→ **Task instructions**: Copy out all lines from the entries below in which "wire" occurs.

→ **Available data**:

### config.mk
export PLATFORM = sky130hd
export DESIGN_NAME = modbus_rtu_single_register_framer_top
export DESIGN_NICKNAME = d
export VERILOG_FILES = /design/src/rtl/core/mbrtu_pkg.sv /design/src/rtl/core/mbrtu_front.sv /design/src/rtl/core/mbrtu_queue.sv /design/src/rtl/core/mbrtu_back.sv /design/src/rtl/core/modbus_rtu_single_register_framer_top.sv
export VERILOG_INCLUDE_DIRS = /design/src /design/src/rtl/core
export SDC_FILE = /design/constraint.sdc
export NUM_CORES = 1
export LEC_CHECK = 0
export ABC_AREA = 0
export BUFFER_PORTS_ARGS = -buffer_cell sky130_fd_sc_hd__buf_2
export CAP_MARGIN = 5
export CORE_ASPECT_RATIO = 0.9
export CORE_MARGIN = 2
export CORE_UTILIZATION = 60
export DETAILED_ROUTE_END_ITERATION = 8
export PLACE_DENSITY_LB_ADDON = 0.3
export SLEW_MARGIN = 20
export SYNTH_ARGS = -nofsm -noshare
export SYNTH_HDL_FRONTEND = slang
export SYNTH_SLANG_ARGS = --single-unit
### constraint.sdc
create_clock -name i_clk -period 18.8 [get_ports i_clk]
set_input_delay 3.76 -clock i_clk [delete_from_list [all_inputs] [get_ports i_clk]]
set_output_delay 3.76 -clock i_clk [all_outputs]
set_load 0.1 [all_outputs]
**src/rtl/core/clsf_pkg.sv**
```systemverilog
// Package for the calorimeter layer seed finder: sizes, hit and control types.
`default_nettype none
package clsf_pkg;

	localparam int MAX_HITS   = 64;
	localparam int NUM_LAYERS = 64;
	localparam int IDX_W      = $clog2(MAX_HITS);
	localparam int CNT_W      = $clog2(MAX_HITS + 1);
	localparam int X_W        = 10;
	localparam int Y_W        = 10;
	localparam int E_W        = 24;
	localparam int L_W        = 7;
	localparam int BL_W       = 6;
	localparam int RATIO_W    = 17;
	localparam int FRAC_W     = 16;
	localparam int CUT_W      = RATIO_W + E_W;
	localparam int DATA_W     = 56;

	typedef struct packed {
		logic [X_W-1:0] x;
		logic [Y_W-1:0] y;
		logic [E_W-1:0] e;
	} hit_t;

	typedef struct packed {
		hit_t             hit;
		logic             flag;
		logic [IDX_W-1:0] idx;
	} travel_t;

	typedef struct packed {
		logic             wr_en;
		logic [IDX_W-1:0] wr_idx;
		hit_t             wr_hit;
		logic [CUT_W-1:0] cut;
		logic [CNT_W-1:0] count;
		logic             cand_en;
		logic             veto_load;
		logic             veto_step;
		logic             rank_load;
		logic             rank_step;
		logic [IDX_W-1:0] emit_rank;
	} cell_ctrl_t;

	typedef enum logic [2:0] {
		S_LOAD,
		S_MULT,
		S_CAND,
		S_VETO,
		S_RANK,
		S_EMIT
	} state_t;

endpackage
`default_nettype wire

```
**src/rtl/core/clsf_cell.sv**
```systemverilog
// One hit cell of the seed finder ring: holds a hit, checks passing hits.
`default_nettype none
module clsf_cell (
	input  wire logic                      clk,
	input  wire logic                      arst_n,
	input  wire logic [clsf_pkg::IDX_W-1:0] my_idx,
	input  wire clsf_pkg::cell_ctrl_t      ctrl,
	input  wire clsf_pkg::travel_t         travel_in,
	output clsf_pkg::travel_t              travel_out,
	output clsf_pkg::hit_t                 sel_hit,
	output logic                           sel_match
);
	import clsf_pkg::*;

	hit_t             hit_q;
	travel_t          travel_q;
	logic             cand_q;
	logic             veto_q;
	logic [IDX_W-1:0] rank_q;

	logic             seed;
	logic [X_W:0]     dx;
	logic [Y_W:0]     dy;
	logic             dx_ok, dy_ok, near;
	logic             beats_me;
	logic             below_me;

	always_comb begin
		seed  = cand_q & ~veto_q;
		dx    = (hit_q.x >= travel_q.hit.x) ? {1'b0, hit_q.x - travel_q.hit.x}
		                                    : {1'b0, travel_q.hit.x - hit_q.x};
		dy    = (hit_q.y >= travel_q.hit.y) ? {1'b0, hit_q.y - travel_q.hit.y}
		                                    : {1'b0, travel_q.hit.y - hit_q.y};
		dx_ok = (dx <= (X_W+1)'(1));
		dy_ok = (dy <= (Y_W+1)'(1));
		near  = dx_ok & dy_ok & ~((dx == '0) & (dy == '0));
		beats_me = travel_q.flag & (travel_q.hit.e > hit_q.e) & near;
		below_me = travel_q.flag & ((travel_q.hit.e < hit_q.e) |
		           ((travel_q.hit.e == hit_q.e) & (travel_q.idx < my_idx)));
		travel_out = travel_q;
		sel_hit    = hit_q;
		sel_match  = seed & (rank_q == ctrl.emit_rank);
	end

	always_ff @(posedge clk) begin
		if (ctrl.wr_en && ctrl.wr_idx == my_idx) begin
			hit_q <= ctrl.wr_hit;
		end
		if (ctrl.veto_load) begin
			travel_q <= '{hit: hit_q, flag: cand_q, idx: my_idx};
		end else if (ctrl.rank_load) begin
			travel_q <= '{hit: hit_q, flag: seed, idx: my_idx};
		end else if (ctrl.veto_step || ctrl.rank_step) begin
			travel_q <= travel_in;
		end
	end

	always_ff @(posedge clk or negedge arst_n) begin
		if (!arst_n) begin
			cand_q <= 1'b0;
			veto_q <= 1'b0;
			rank_q <= '0;
		end else begin
			if (ctrl.cand_en) begin
				cand_q <= (CNT_W'(my_idx) < ctrl.count) &&
				          ({1'b0, hit_q.e, {FRAC_W{1'b0}}} >= ctrl.cut);
			end
			if (ctrl.veto_load) begin
				veto_q <= 1'b0;
			end else if (ctrl.veto_step && beats_me) begin
				veto_q <= 1'b1;
			end
			if (ctrl.rank_load) begin
				rank_q <= '0;
			end else if (ctrl.rank_step && below_me) begin
				rank_q <= rank_q + IDX_W'(1);
			end
		end
	end

endmodule
`default_nettype wire

```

→ **Result**:
`default_nettype wire
	input  wire logic                      clk,
	input  wire logic                      arst_n,
	input  wire logic [clsf_pkg::IDX_W-1:0] my_idx,
	input  wire clsf_pkg::cell_ctrl_t      ctrl,
	input  wire clsf_pkg::travel_t         travel_in,
`default_nettype wire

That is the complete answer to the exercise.